There are many books written on this subject; Ron Klinger's 'Improve Your Bridge Memory' was the one I used, but I imagine your public library or bridge club will have a selection. The problem is that nobody but yourself knows what methods work for you.

Two examples from Klinger, one easy and one harder; you don't need to count how many of your own trumps (or other important suit) have gone, so long as you pause at the beginning of the hand, say to yourself 'I have four trumps and dummy has three; that means they have six between them', and then count each time one of the six is played. And secondly, always try to make up a mnemonic for a principle: playing Roman Blackwood, 5H shows two aces the same colour, 5S either two major-suit or two minor-suit aces, and 5NT two either hearts and clubs or spades and diamonds. That's hard to remember, but if you think of clubs and hearts as both a rounded shape, and remember C for colour, RA for rank and SH for shape, C-RA-SH should be enough to remind you what your response should be. (You make up your own mnemonics based on what helps you to remember, of course).

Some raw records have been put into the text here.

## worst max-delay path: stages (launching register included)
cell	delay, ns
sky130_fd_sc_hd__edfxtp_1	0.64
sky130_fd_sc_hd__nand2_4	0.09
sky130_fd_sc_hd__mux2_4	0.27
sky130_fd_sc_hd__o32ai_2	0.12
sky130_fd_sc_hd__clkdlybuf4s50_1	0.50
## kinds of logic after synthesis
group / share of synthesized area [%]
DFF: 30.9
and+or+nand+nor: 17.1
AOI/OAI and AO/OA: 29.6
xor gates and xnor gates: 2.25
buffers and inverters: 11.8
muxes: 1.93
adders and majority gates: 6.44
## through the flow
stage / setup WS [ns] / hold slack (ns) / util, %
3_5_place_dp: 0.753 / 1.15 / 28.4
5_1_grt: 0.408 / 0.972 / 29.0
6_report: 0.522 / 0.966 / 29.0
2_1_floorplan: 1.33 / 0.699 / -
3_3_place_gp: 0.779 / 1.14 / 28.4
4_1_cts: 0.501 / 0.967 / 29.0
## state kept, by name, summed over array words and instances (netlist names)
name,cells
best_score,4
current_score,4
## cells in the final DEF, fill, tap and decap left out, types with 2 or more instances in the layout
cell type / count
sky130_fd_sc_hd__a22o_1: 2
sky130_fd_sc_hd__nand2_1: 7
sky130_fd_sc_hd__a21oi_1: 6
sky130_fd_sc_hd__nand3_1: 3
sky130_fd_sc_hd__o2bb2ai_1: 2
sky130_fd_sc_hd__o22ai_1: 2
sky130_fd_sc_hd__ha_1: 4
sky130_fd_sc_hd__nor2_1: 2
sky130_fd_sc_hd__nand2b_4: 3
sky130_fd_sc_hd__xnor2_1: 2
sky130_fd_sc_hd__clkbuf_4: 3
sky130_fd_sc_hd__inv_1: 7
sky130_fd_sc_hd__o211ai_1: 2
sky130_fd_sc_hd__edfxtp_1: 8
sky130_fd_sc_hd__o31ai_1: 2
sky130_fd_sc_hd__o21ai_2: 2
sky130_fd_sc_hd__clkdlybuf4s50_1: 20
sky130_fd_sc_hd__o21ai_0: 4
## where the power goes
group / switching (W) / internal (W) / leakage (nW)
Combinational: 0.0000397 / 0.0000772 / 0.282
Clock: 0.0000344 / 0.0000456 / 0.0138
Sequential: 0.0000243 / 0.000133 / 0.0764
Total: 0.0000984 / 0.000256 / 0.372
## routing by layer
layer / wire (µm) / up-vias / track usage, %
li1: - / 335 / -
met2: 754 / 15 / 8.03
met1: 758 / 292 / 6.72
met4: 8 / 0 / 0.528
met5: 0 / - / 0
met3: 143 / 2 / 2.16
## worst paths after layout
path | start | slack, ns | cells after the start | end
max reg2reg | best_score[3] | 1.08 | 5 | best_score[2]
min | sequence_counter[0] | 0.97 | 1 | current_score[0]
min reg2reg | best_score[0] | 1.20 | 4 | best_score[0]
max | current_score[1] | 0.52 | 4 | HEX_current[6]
==> flow/design.v <==
module step1(Clk,nReset,D1,D2,COut,CurState);
input Clk,nReset,D1,D2;
output [3:0]COut; 
reg [3:0]Count;
wire [1:0]DState;
output reg [2:0]CurState;
reg [2:0]NxtState;
reg [1:0]CountEn; 
parameter S0=3'b000, S1=3'b010, S2=3'b011, S3=3'b001,	 
		  S4=3'b101, S5=3'b111, S6=3'b110;  			 
assign DState[1] = D1; 		 
assign DState[0] = D2;		 
always@(posedge Clk or negedge nReset)
begin
	if(nReset==1'b0)
		CurState[2:0]<= S0;   
	else
		begin
		CurState[2:0]<=NxtState[2:0];  
			if(CountEn[1:0] == 2'b10 && NxtState[2:0] == S0 )   
				Count[3:0] <= Count[3:0] + 4'd1;			    
			else if(CountEn[1:0] == 2'b01 && NxtState[2:0] == S0 )   
				Count[3:0] <= Count[3:0] - 4'd1;					 
			else
				Count[3:0] <= Count[3:0];				 
		end
end
always @(DState or CurState)
begin
case(CurState) 
	S0:  
	begin
	CountEn[1:0] = 2'b00;
		if(DState == 2'b10)		 
			NxtState[2:0] = S1;  
		else if(DState == 2'b01)
			NxtState[2:0] = S4;	 
		else
			NxtState[2:0] = S0;  
	end
	S1:
	begin
	CountEn[1:0] = 2'b00;
		if(DState == 2'b11)
			NxtState[2:0] = S2;	 
		else if(DState == 2'b00)
			NxtState[2:0] = S0;	 
		else
			NxtState[2:0] = S1;
	end
	S2:
	begin
	CountEn[1:0] = 2'b00;
		if(DState == 2'b01)
			NxtState[2:0] = S3;	 
		else if(DState == 2'b10)
			NxtState[2:0] = S1;	 
		else
			NxtState[2:0] = S2;
	end
	S3:
	begin
	CountEn[1:0] = 2'b00;
		if(DState == 2'b00)
			begin
			NxtState[2:0] = S0;	 
			CountEn[1:0] = 2'b10;  
			end
		else if(DState == 2'b11)
			NxtState[2:0] = S2;	 
		else
			begin
			NxtState[2:0] = S3;
			end
	end
	S4: 
	begin
	CountEn[1:0] = 2'b00;
		if(DState == 2'b00)
			NxtState[2:0] = S0;	  
		else if(DState == 2'b11)
			NxtState[2:0] = S5;	 
		else
			NxtState[2:0] = S4;
	end
	S5: 
	begin
	CountEn[1:0] = 2'b00;
		if(DState == 2'b01)
			NxtState[2:0] = S4;	 
		else if(DState == 2'b10)
			NxtState[2:0] = S6;  
		else
			NxtState[2:0] = S5;
	end
	S6: 
	begin
	CountEn[1:0] = 2'b00;
		if(DState == 2'b00)
			begin
			NxtState[2:0] = S0;	 
			CountEn[1:0] = 2'b01;  
			end
		else if(DState == 2'b11)
			NxtState[2:0] = S5;  
		else
			begin
			NxtState[2:0] = S6;
			end
	end
	default:
		begin
		CountEn[1:0] = 2'b00;   
		NxtState[2:0] = S0;
		end
endcase
end
assign COut[3:0] = Count[3:0];
endmodule
### design/flow/design.v
 module rx(SCin, SDin, PDout, PDready);
input SCin;			 
input SDin;			 
output [7:0] PDout;	 
output PDready;		 
reg [7:0] temp;		 
reg [3:0] Counter;	 
reg control;		 
 always @(posedge SCin)
	begin
		if ( (SDin == 1'b1) && (Counter [3:0] == 4'b0) )	 
			control <= 1'b1;									 
		else
			if (Counter[3:0] == 4'd7)						 
				control <= 1'b0;								 
			else
				control <= control;									 
	end
always @(posedge SCin)
begin
	if (control == 1'b1)									 
		begin
			temp [7:1] <= temp[6:0];						 
			temp [0] <= SDin;								 
		end
	else
		temp [7:0] <= temp [7:0];							 
end
always @(posedge SCin)
begin
	if (control == 1'b0)									 
		Counter [3:0] <= 4'b0;							 
	else
		Counter [3:0] <= Counter [3:0] + 4'b1;			 
end
assign PDout [7:0] = temp [7:0];
assign PDready = (Counter [3:0] == 4'd8) ? 1'b1 : 1'b0;
endmodule
module top(Clock, Send, PDataIn,clockout, PDataOut, Pready);
input Clock, Send;
input [7:0] PDataIn;
output Pready,clockout;
output [7:0] PDataOut;
wire SData, Clock;
tx tra(Clock,Send,PDataIn,clockout,SData);
rx rec(Clock,SData,PDataOut,Pready);
endmodule
module tx(Clk,Send,PDin,SCout,SDout);
input Clk;
input Send;
input [7:0] PDin;  
output SCout;
output SDout; 
reg [7:0] temp;		 
reg serial_out;		 
always @(posedge Clk)
begin
	if (Send == 1'b1) 
		begin
			temp [7:0] <= PDin [7:0];	 
			serial_out <= 1'b1;			 
		end
	else    
		begin
			temp[7:1] <= temp[6:0];		 
			temp[0] <= 1'b0;			 
			serial_out <= temp[7];		 
		end
end
assign SCout = Clk;
assign SDout = serial_out;
endmodule
### design/flow/run.sh
#!/bin/bash
# OpenROAD 26Q1-2900-gdf79404cd8, Yosys 0.63+post, stock flow scripts
make -C /OpenROAD-flow-scripts/flow DESIGN_CONFIG=/design/flow/config.mk WORK_HOME=/design/flow/orfs finish
### design/flow/config.mk
export PLATFORM = sky130hd
export DESIGN_NAME = top
export DESIGN_NICKNAME = top
export VERILOG_FILES = /design/flow/design.v
export SDC_FILE = /design/flow/constraint.sdc
export NUM_CORES = 4
export LEC_CHECK = 1
export CORE_AREA = 10 10 75 75
export DIE_AREA = 0 0 85 85
### design/flow/constraint.sdc
current_design top

set clk_period 1.3
set clk_io_pct 0.2

create_clock -name clk0 -period $clk_period [get_ports {Clock}]

set non_clock_inputs [all_inputs -no_clocks]
set_input_delay [expr $clk_period * $clk_io_pct] -clock clk0 $non_clock_inputs
set_output_delay [expr $clk_period * $clk_io_pct] -clock clk0 [all_outputs]
==> impl_results.rst <==
Physical design figures
=======================

.. list-table::
   :header-rows: 1

   * - Metric
     - Value
   * - Antenna violations before repair
     - 0
   * - OpenROAD warning count
     - 29
   * - Pin count of the biggest net entering global routing
     - 14
   * - Total number of vias
     - about 520
   * - Buffering stage count on the worst path with inverters included
     - 2
   * - Fraction of power consumed by the clock network
     - 32.0%
   * - P per Cell Area
     - 2250 nW/µm²
   * - Net Switching
     - 0.000639 W
   * - Number of flops mapped to enable cells by yosys
     - 8
   * - Horizontal extent of the die
     - 85 µm
   * - Synth Seq Share
     - roughly 70%
   * - Flip-flop and latch count after synthesis
     - 22
   * - Arrival time of the worst setup path
     - approximately 1.1 ns
   * - Violations in the final reports
     - negative setup slack
   * - Combinational Area
     - between 200 and 250 µm²
   * - Overall track demand over capacity in global routing
     - 4.39%
   * - Part of the power in combinational logic
     - around 28%
   * - Relative slew slack
     - 87.3%
   * - Internal power summed over all cells
     - ~0.0021 W
   * - Sequential cell area
     - around 520 µm²
   * - Outcome
     - finished with violations
   * - Most frequent logic cell in the layout
     - buf_4
   * - Clock transition at the registers of the reported paths
     - ~0.08 ns
   * - Final period demand of the worst path
     - roughly 1.4 ns
   * - Count of unique library cells instantiated by Yosys
     - 19
   * - Final instance area
     - about 1200 µm²
   * - Area added between synthesis and finish
     - 61.4%
   * - Total grt overflow
     - 0
   * - Routed via count divided by cell count
     - 3.68
   * - Number of cell rows
     - 23
   * - Placer Congestion
     - 0.725
   * - Setup repair after global routing missed its margin
     - yes
   * - Main flop type after synthesis
     - dfxtp_1
   * - Slew of the pin with the lowest slew margin
     - 0.191 ns
   * - Largest family of logic cells by area
     - multiplexers
   * - Number of endpoints failing setup at the final stage
     - 1
   * - Detail-routed net length per standard cell
     - between 10 and 15 µm
   * - Top cell family by delay on the critical path
     - flip-flops
   * - DRC viols
     - 0
   * - Number of hold violations in the final report
     - 0
   * - Combined area of all synthesized cells
     - around 760 µm²
   * - Post-Route Utilization
     - 30.2%
   * - Worst-path maximum fanout
     - 2
   * - Critical path's largest stage delay
     - between 0.3 and 0.4 ns
   * - TritonRoute pass-1 iters
     - 2
   * - Number of global-route vias before repair
     - 570
   * - Area reported by Yosys stat
     - 758 µm²
   * - Worst hold path class
     - reg2reg
   * - Clock tree from TritonCTS
     - done
   * - Placed Instance Area
     - ~1000 µm²
   * - Antenna-violating nets left
     - 0
   * - Final cycle utilization of the critical path
     - 106%
   * - Adder-cell area share of the yosys netlist
     - under 10%
   * - Final worst hold slack
     - approximately 0.42 ns
   * - And+or+nand+nor area frac
     - roughly 9.2%
   * - Wire length of the first global-routing pass
     - 2.57 mm
   * - Number of maximum-capacitance violations
     - 0
   * - Max-slew violation total from the final report
     - 0
   * - Switching part of the total
     - a little under a quarter
   * - AND-OR/OR-AND Cells, Area Fraction
     - around 2.0%
   * - CP Data Required Time
     - ~1.0 ns
   * - XOR-XNOR Cells, Area Fraction
     - approximately 1.2%
   * - Number of standard cells reported by yosys
     - 52
   * - Insertion delay to the later sink of the worst-skew pair
     - 0.36 ns
   * - Worst reg2reg path startpoint
     - rec.Counter[1]$_SDFF_PN0_
   * - Post-synthesis average cell area
     - 14.6 µm²
   * - Fraction of layout instances using a drive strength above 1
     - 42.9%
   * - Number of standard cells after synthesis
     - approximately 52
   * - Violation count after the first detailed-routing iteration
     - 6
   * - GR Util met3
     - 4.14%
   * - Leakage Power
     - 0.509 nW
   * - Post-detailed-placement half-perimeter wirelength
     - just over 1 mm
   * - Cells along the critical path
     - inv_2 -> ha_4 -> nand2_2 -> nor2_1 -> buf_2
   * - Max VDD drop
     - 0.000709 V
   * - Number of antenna cells inserted
     - 0
   * - Number of buffers added on ports
     - 19
   * - Crit Path Category
     - reg2out
   * - Most numerous logic cells after layout
     - buf_4 (15), dfxtp_1 (12), clkdlybuf4s50_1 (9)
   * - Chip area
     - about 7200 µm²
   * - Core region area
     - roughly 4100 µm²
   * - Number of fill cells
     - roughly 390
   * - Met2 track demand over resource in global routing
     - approximately 5.6%
   * - Setup crit start
     - rec.Counter[1]$_SDFF_PN0_
   * - Min-delay src
     - tra.temp[7]$_DFF_P_
   * - Share of synthesized area spent on multiplexers
     - about an eighth
   * - Initial cell density of the core
     - between 10% and 20%
   * - Clk_skew
     - roughly 0.0043 ns
   * - Count of synthesis-stage warnings from yosys
     - 2
   * - Slowest cell on the critical path
     - dfxtp_2
   * - Aggregate negative setup slack
     - -0.0715 ns
   * - Vertical die dimension
     - roughly 85 µm
   * - Final setup slack of the worst path
     - -0.0715 ns
   * - Sequential power share
     - about two fifths
   * - Met1 track demand over resource in global routing
     - 5.01%
   * - Routed WL
     - roughly 1.5 mm
   * - Fraction of registers with async set/reset
     - 0%
   * - Timing-limited maximum frequency
     - approximately 730 MHz
   * - Kind of start point of the critical path
     - flip-flop
   * - Kind of end point of the critical path
     - primary output
   * - Post-Place Setup Slack
     - -0.0995 ns
   * - Highest-utilization routing layer at the global route stage
     - met2
   * - Number of hold-repair buffers added at the cts stage
     - 0
   * - Number of primary I/O pins
     - 20
## power groups by stage
stage / combinational [W] / clock (W) / sequential, W
4_1_cts: 0.000633 / 0.000915 / 0.00107
5_1_grt: 0.000881 / 0.000975 / 0.00111
6_report: 0.000787 / 0.000884 / 0.00109
## cell usage after synthesis, types with 2 or more instances
master	n	area, µm²
and2_1	2	12.5
inv_1	3	11.3
dfxtp_1	14	280
nor2_1	3	11.3
mux2_2	7	78.8
nand2_1	2	7.51
edfxtp_1	8	240
ha_1	2	25.0
## cells by family (layout without fill, tap and decap cells)
group	Yosys count	count (layout)
adder cells (fa/ha/maj)	2	2
XOR/XNOR	1	1
AND-OR/OR-AND	1	1
flip-flops	22	22
buffers and inverters	5	44
multiplexers	8	8
AND/OR/NAND/NOR	13	13
## worst paths after layout
kind                            slack [ns]  cells past startpoint                        end
worst max-delay path                 -0.07                      5                     Pready
worst min-delay path                  0.42                      1  tra.serial_out$_SDFF_PP1_
worst max register to register        0.24                      5   rec.control$_SDFFE_PP1N_
worst min register to register        0.42                      1  tra.serial_out$_SDFF_PP1_
## repair_timing
| item | CTS | global route |
|---|---|---|
| buffers inserted | 5 | 5 |
| gates resized | 17 | 11 |
| pin swaps | 1 | 2 |
| endpoints found under the setup margin | 10 | 8 |
| gates cloned | 0 | 0 |
## registers in the layout, indices dropped and copies added (netlist names)
signal / flops
rec.Counter: 4
rec.control: 1
rec.temp: 8
tra.serial_out: 1
tra.temp: 8
## area by class of cell
cell class | count | area share, %
Inverter | 3 | 0.920
Timing Repair Buffer | 33 | 23.4
Multi-Input combinational cell | 25 | 18.2
Clock inverter | 1 | 2.45
Clock buffer | 7 | 7.16
Tap cell | 50 | 5.11
Sequential cell | 22 | 42.7
## stage by stage
| step | std cells | power, W |
|---|---|---|
| floorplan | 52 | 0.00135 |
| finish | 141 | 0.00276 |
| detailed placement | 124 | 0.00175 |
| global route | 141 | 0.00297 |
| global placement | 124 | 0.00172 |
| CTS | 136 | 0.00262 |
## layer usage
| layer | vias up | wire length [µm] | share of wire, % |
|---|---|---|---|
| met5 | - | 0 | 0 |
| met4 | 0 | 25 | 1.6 |
| met3 | 4 | 209 | 14 |
| met2 | 24 | 621 | 41 |
| met1 | 236 | 662 | 44 |
| li1 | 255 | - | - |
Power figures rest on the tool's default switching activity, not on a simulated workload.
==> /design/flow/run.sh <==
#!/bin/bash
# OpenROAD 26Q1-2900-gdf79404cd8, Yosys 0.63+post, stock flow scripts
make -C /OpenROAD-flow-scripts/flow DESIGN_CONFIG=/design/flow/config.mk WORK_HOME=/design/flow/orfs finish
==> /design/flow/config.mk <==
export PLATFORM = sky130hd
export DESIGN_NAME = Lab6
export DESIGN_NICKNAME = Lab6
export VERILOG_FILES = /design/flow/design.v
export SDC_FILE = /design/flow/constraint.sdc
export NUM_CORES = 4
export LEC_CHECK = 1
export CORE_AREA = 10 10 86 86
export DIE_AREA = 0 0 96 96
==> /design/flow/constraint.sdc <==
current_design Lab6

set clk_period 5.0
set clk_io_pct 0.2

create_clock -name clk0 -period $clk_period [get_ports {Clk}]

set non_clock_inputs [all_inputs -no_clocks]
set_input_delay [expr $clk_period * $clk_io_pct] -clock clk0 $non_clock_inputs
set_output_delay [expr $clk_period * $clk_io_pct] -clock clk0 [all_outputs]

Personally, I found the second tip useful and the first counter-productive; but only you can tell what will work for you, and only after hard work both in finding methods and in practising. (Don't believe anyone who says 'it just comes naturally'; usually they have been playing for thirty years, and have forgotten how long it took before it all came together.)

Edit: I gather the real problem is remembering everything at once. In that case, try to build up your memory gradually, and try to separate the problems. So don't try to remember the exact probability of every possible distribution, start with '3-1 is 50%, while 3-2 is 60%'; you can add more, and refine the numbers, as you get better. And having made your plan based on the assumption that trumps will split 2-2, you don't need to remember why you came to that conclusion, just to count how many have shown up.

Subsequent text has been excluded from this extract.